■ DIRECTIONS FOR THIS TASK: Your answer must be an exact copy of all the entries.

■ TASK DATA:
--- src/rtl/sseg_mux_driver.sv ---
// Time-multiplexed seven-segment display driver with frame-synchronous
// double buffering, hex/BCD decoding, leading-zero blanking and anti-ghosting.
module sseg_mux_driver #(
  parameter int NUM_DIGITS     = 4,
  parameter int REFRESH_DIV    = 50000,
  parameter int ACTIVE_LOW_SEG = 1,
  parameter int ACTIVE_LOW_AN  = 1,
  parameter int HEX_MODE       = 1
) (
  input  logic                    clk,
  input  logic                    rst,
  input  logic [4*NUM_DIGITS-1:0] digits_i,
  input  logic [NUM_DIGITS-1:0]   dp_i,
  input  logic [NUM_DIGITS-1:0]   blank_i,
  input  logic                    lzb_i,
  input  logic                    load_i,
  output logic [7:0]              sseg_o,
  output logic [NUM_DIGITS-1:0]   anodes,
  output logic                    frame_tick_o
);

  localparam int PW = (REFRESH_DIV > 2) ? $clog2(REFRESH_DIV) : 1;
  localparam int IW = (NUM_DIGITS > 1) ? $clog2(NUM_DIGITS) : 1;
  localparam logic [PW-1:0] PRESC_LAST = PW'(REFRESH_DIV - 1);
  localparam logic [IW-1:0] IDX_LAST   = IW'(NUM_DIGITS - 1);

  logic [PW-1:0]             presc;
  logic [IW-1:0]             idx;
  logic [4*NUM_DIGITS-1:0]   disp_digits, pend_digits;
  logic [NUM_DIGITS-1:0]     disp_dp, pend_dp;
  logic [NUM_DIGITS-1:0]     disp_blank, pend_blank;
  logic                      pend_valid;

  logic                      presc_wrap, frame_wrap;
  logic [NUM_DIGITS-1:0]     lz_blank;
  logic                      zero_run;
  logic [3:0]                cur_nib;
  logic                      cur_dp, cur_blank, cur_lz;
  logic [NUM_DIGITS-1:0]     an_hot, an_act;
  logic [7:0]                seg_act;

  function automatic logic [6:0] glyph(input logic [3:0] nib);
    logic [6:0] g;
    case (nib)
      4'h0: g = 7'h3F;
      4'h1: g = 7'h06;
      4'h2: g = 7'h5B;
      4'h3: g = 7'h4F;
      4'h4: g = 7'h66;
      4'h5: g = 7'h6D;
      4'h6: g = 7'h7D;
      4'h7: g = 7'h07;
      4'h8: g = 7'h7F;
      4'h9: g = 7'h6F;
      4'hA: g = 7'h77;
      4'hB: g = 7'h7C;
      4'hC: g = 7'h39;
      4'hD: g = 7'h5E;
      4'hE: g = 7'h79;
      default: g = 7'h71;
    endcase
    if (HEX_MODE == 0 && nib > 4'h9) g = 7'h00;
    return g;
  endfunction

  // Forced blank outranks everything, including the decimal point;
  // zero blanking only darkens a-g so dp stays available.
  function automatic logic [7:0] seg_byte(input logic [3:0] nib, input logic dp,
                                          input logic blank, input logic lz_off);
    logic [6:0] g;
    logic [7:0] b;
    g = lz_off ? 7'h00 : glyph(nib);
    b = {dp, g};
    if (blank) b = 8'h00;
    return b;
  endfunction

  function automatic logic [7:0] seg_pol(input logic [7:0] b);
    return (ACTIVE_LOW_SEG != 0) ? ~b : b;
  endfunction

  function automatic logic [NUM_DIGITS-1:0] an_pol(input logic [NUM_DIGITS-1:0] a);
    return (ACTIVE_LOW_AN != 0) ? ~a : a;
  endfunction

  assign presc_wrap = (presc == PRESC_LAST);
  assign frame_wrap = presc_wrap && (idx == IDX_LAST);

  // A digit is a leading zero when it and every more significant nibble is 0.
  always_comb begin
    zero_run = 1'b1;
    lz_blank = '0;
    for (int k = NUM_DIGITS - 1; k >= 0; k--) begin
      zero_run = zero_run & (disp_digits[4*k +: 4] == 4'h0);
      if (k > 0) lz_blank[k] = zero_run;
    end
  end

  always_comb begin
    cur_nib   = 4'h0;
    cur_dp    = 1'b0;
    cur_blank = 1'b0;
    cur_lz    = 1'b0;
    an_hot    = '0;
    for (int k = 0; k < NUM_DIGITS; k++) begin
      if (idx == IW'(k)) begin
        cur_nib   = disp_digits[4*k +: 4];
        cur_dp    = disp_dp[k];
        cur_blank = disp_blank[k];
        cur_lz    = lz_blank[k];
        an_hot[k] = 1'b1;
      end
    end
  end

  // Anodes go dark for the first cycle of each slot so segment changes never ghost.
  assign an_act  = (presc == '0) ? '0 : an_hot;
  assign seg_act = seg_byte(cur_nib, cur_dp, cur_blank, lzb_i & cur_lz);

  always_ff @(posedge clk or posedge rst) begin
    if (rst) begin
      presc        <= '0;
      idx          <= '0;
      disp_digits  <= '0;
      disp_dp      <= '0;
      disp_blank   <= '0;
      pend_digits  <= '0;
      pend_dp      <= '0;
      pend_blank   <= '0;
      pend_valid   <= 1'b0;
      sseg_o       <= seg_pol(8'h00);
      anodes       <= an_pol('0);
      frame_tick_o <= 1'b0;
    end else begin
      presc <= presc_wrap ? '0 : presc + 1'b1;
      if (presc_wrap) idx <= (idx == IDX_LAST) ? '0 : idx + 1'b1;
      frame_tick_o <= frame_wrap;

      // Display only swaps at the frame boundary; a coincident load bypasses pending.
      if (frame_wrap) begin
        if (load_i) begin
          disp_digits <= digits_i;
          disp_dp     <= dp_i;
          disp_blank  <= blank_i;
        end else if (pend_valid) begin
          disp_digits <= pend_digits;
          disp_dp     <= pend_dp;
          disp_blank  <= pend_blank;
        end
        pend_valid <= 1'b0;
      end else if (load_i) begin
        pend_digits <= digits_i;
        pend_dp     <= dp_i;
        pend_blank  <= blank_i;
        pend_valid  <= 1'b1;
      end

      sseg_o <= seg_pol(seg_act);
      anodes <= an_pol(an_act);
    end
  end

endmodule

■ WRITTEN SOLUTION:
--- src/rtl/sseg_mux_driver.sv ---
// Time-multiplexed seven-segment display driver with frame-synchronous
// double buffering, hex/BCD decoding, leading-zero blanking and anti-ghosting.
module sseg_mux_driver #(
  parameter int NUM_DIGITS     = 4,
  parameter int REFRESH_DIV    = 50000,
  parameter int ACTIVE_LOW_SEG = 1,
  parameter int ACTIVE_LOW_AN  = 1,
  parameter int HEX_MODE       = 1
) (
  input  logic                    clk,
  input  logic                    rst,
  input  logic [4*NUM_DIGITS-1:0] digits_i,
  input  logic [NUM_DIGITS-1:0]   dp_i,
  input  logic [NUM_DIGITS-1:0]   blank_i,
  input  logic                    lzb_i,
  input  logic                    load_i,
  output logic [7:0]              sseg_o,
  output logic [NUM_DIGITS-1:0]   anodes,
  output logic                    frame_tick_o
);

  localparam int PW = (REFRESH_DIV > 2) ? $clog2(REFRESH_DIV) : 1;
  localparam int IW = (NUM_DIGITS > 1) ? $clog2(NUM_DIGITS) : 1;
  localparam logic [PW-1:0] PRESC_LAST = PW'(REFRESH_DIV - 1);
  localparam logic [IW-1:0] IDX_LAST   = IW'(NUM_DIGITS - 1);

  logic [PW-1:0]             presc;
  logic [IW-1:0]             idx;
  logic [4*NUM_DIGITS-1:0]   disp_digits, pend_digits;
  logic [NUM_DIGITS-1:0]     disp_dp, pend_dp;
  logic [NUM_DIGITS-1:0]     disp_blank, pend_blank;
  logic                      pend_valid;

  logic                      presc_wrap, frame_wrap;
  logic [NUM_DIGITS-1:0]     lz_blank;
  logic                      zero_run;
  logic [3:0]                cur_nib;
  logic                      cur_dp, cur_blank, cur_lz;
  logic [NUM_DIGITS-1:0]     an_hot, an_act;
  logic [7:0]                seg_act;

  function automatic logic [6:0] glyph(input logic [3:0] nib);
    logic [6:0] g;
    case (nib)
      4'h0: g = 7'h3F;
      4'h1: g = 7'h06;
      4'h2: g = 7'h5B;
      4'h3: g = 7'h4F;
      4'h4: g = 7'h66;
      4'h5: g = 7'h6D;
      4'h6: g = 7'h7D;
      4'h7: g = 7'h07;
      4'h8: g = 7'h7F;
      4'h9: g = 7'h6F;
      4'hA: g = 7'h77;
      4'hB: g = 7'h7C;
      4'hC: g = 7'h39;
      4'hD: g = 7'h5E;
      4'hE: g = 7'h79;
      default: g = 7'h71;
    endcase
    if (HEX_MODE == 0 && nib > 4'h9) g = 7'h00;
    return g;
  endfunction

  // Forced blank outranks everything, including the decimal point;
  // zero blanking only darkens a-g so dp stays available.
  function automatic logic [7:0] seg_byte(input logic [3:0] nib, input logic dp,
                                          input logic blank, input logic lz_off);
    logic [6:0] g;
    logic [7:0] b;
    g = lz_off ? 7'h00 : glyph(nib);
    b = {dp, g};
    if (blank) b = 8'h00;
    return b;
  endfunction

  function automatic logic [7:0] seg_pol(input logic [7:0] b);
    return (ACTIVE_LOW_SEG != 0) ? ~b : b;
  endfunction

  function automatic logic [NUM_DIGITS-1:0] an_pol(input logic [NUM_DIGITS-1:0] a);
    return (ACTIVE_LOW_AN != 0) ? ~a : a;
  endfunction

  assign presc_wrap = (presc == PRESC_LAST);
  assign frame_wrap = presc_wrap && (idx == IDX_LAST);

  // A digit is a leading zero when it and every more significant nibble is 0.
  always_comb begin
    zero_run = 1'b1;
    lz_blank = '0;
    for (int k = NUM_DIGITS - 1; k >= 0; k--) begin
      zero_run = zero_run & (disp_digits[4*k +: 4] == 4'h0);
      if (k > 0) lz_blank[k] = zero_run;
    end
  end

  always_comb begin
    cur_nib   = 4'h0;
    cur_dp    = 1'b0;
    cur_blank = 1'b0;
    cur_lz    = 1'b0;
    an_hot    = '0;
    for (int k = 0; k < NUM_DIGITS; k++) begin
      if (idx == IW'(k)) begin
        cur_nib   = disp_digits[4*k +: 4];
        cur_dp    = disp_dp[k];
        cur_blank = disp_blank[k];
        cur_lz    = lz_blank[k];
        an_hot[k] = 1'b1;
      end
    end
  end

  // Anodes go dark for the first cycle of each slot so segment changes never ghost.
  assign an_act  = (presc == '0) ? '0 : an_hot;
  assign seg_act = seg_byte(cur_nib, cur_dp, cur_blank, lzb_i & cur_lz);

  always_ff @(posedge clk or posedge rst) begin
    if (rst) begin
      presc        <= '0;
      idx          <= '0;
      disp_digits  <= '0;
      disp_dp      <= '0;
      disp_blank   <= '0;
      pend_digits  <= '0;
      pend_dp      <= '0;
      pend_blank   <= '0;
      pend_valid   <= 1'b0;
      sseg_o       <= seg_pol(8'h00);
      anodes       <= an_pol('0);
      frame_tick_o <= 1'b0;
    end else begin
      presc <= presc_wrap ? '0 : presc + 1'b1;
      if (presc_wrap) idx <= (idx == IDX_LAST) ? '0 : idx + 1'b1;
      frame_tick_o <= frame_wrap;

      // Display only swaps at the frame boundary; a coincident load bypasses pending.
      if (frame_wrap) begin
        if (load_i) begin
          disp_digits <= digits_i;
          disp_dp     <= dp_i;
          disp_blank  <= blank_i;
        end else if (pend_valid) begin
          disp_digits <= pend_digits;
          disp_dp     <= pend_dp;
          disp_blank  <= pend_blank;
        end
        pend_valid <= 1'b0;
      end else if (load_i) begin
        pend_digits <= digits_i;
        pend_dp     <= dp_i;
        pend_blank  <= blank_i;
        pend_valid  <= 1'b1;
      end

      sseg_o <= seg_pol(seg_act);
      anodes <= an_pol(an_act);
    end
  end

endmodule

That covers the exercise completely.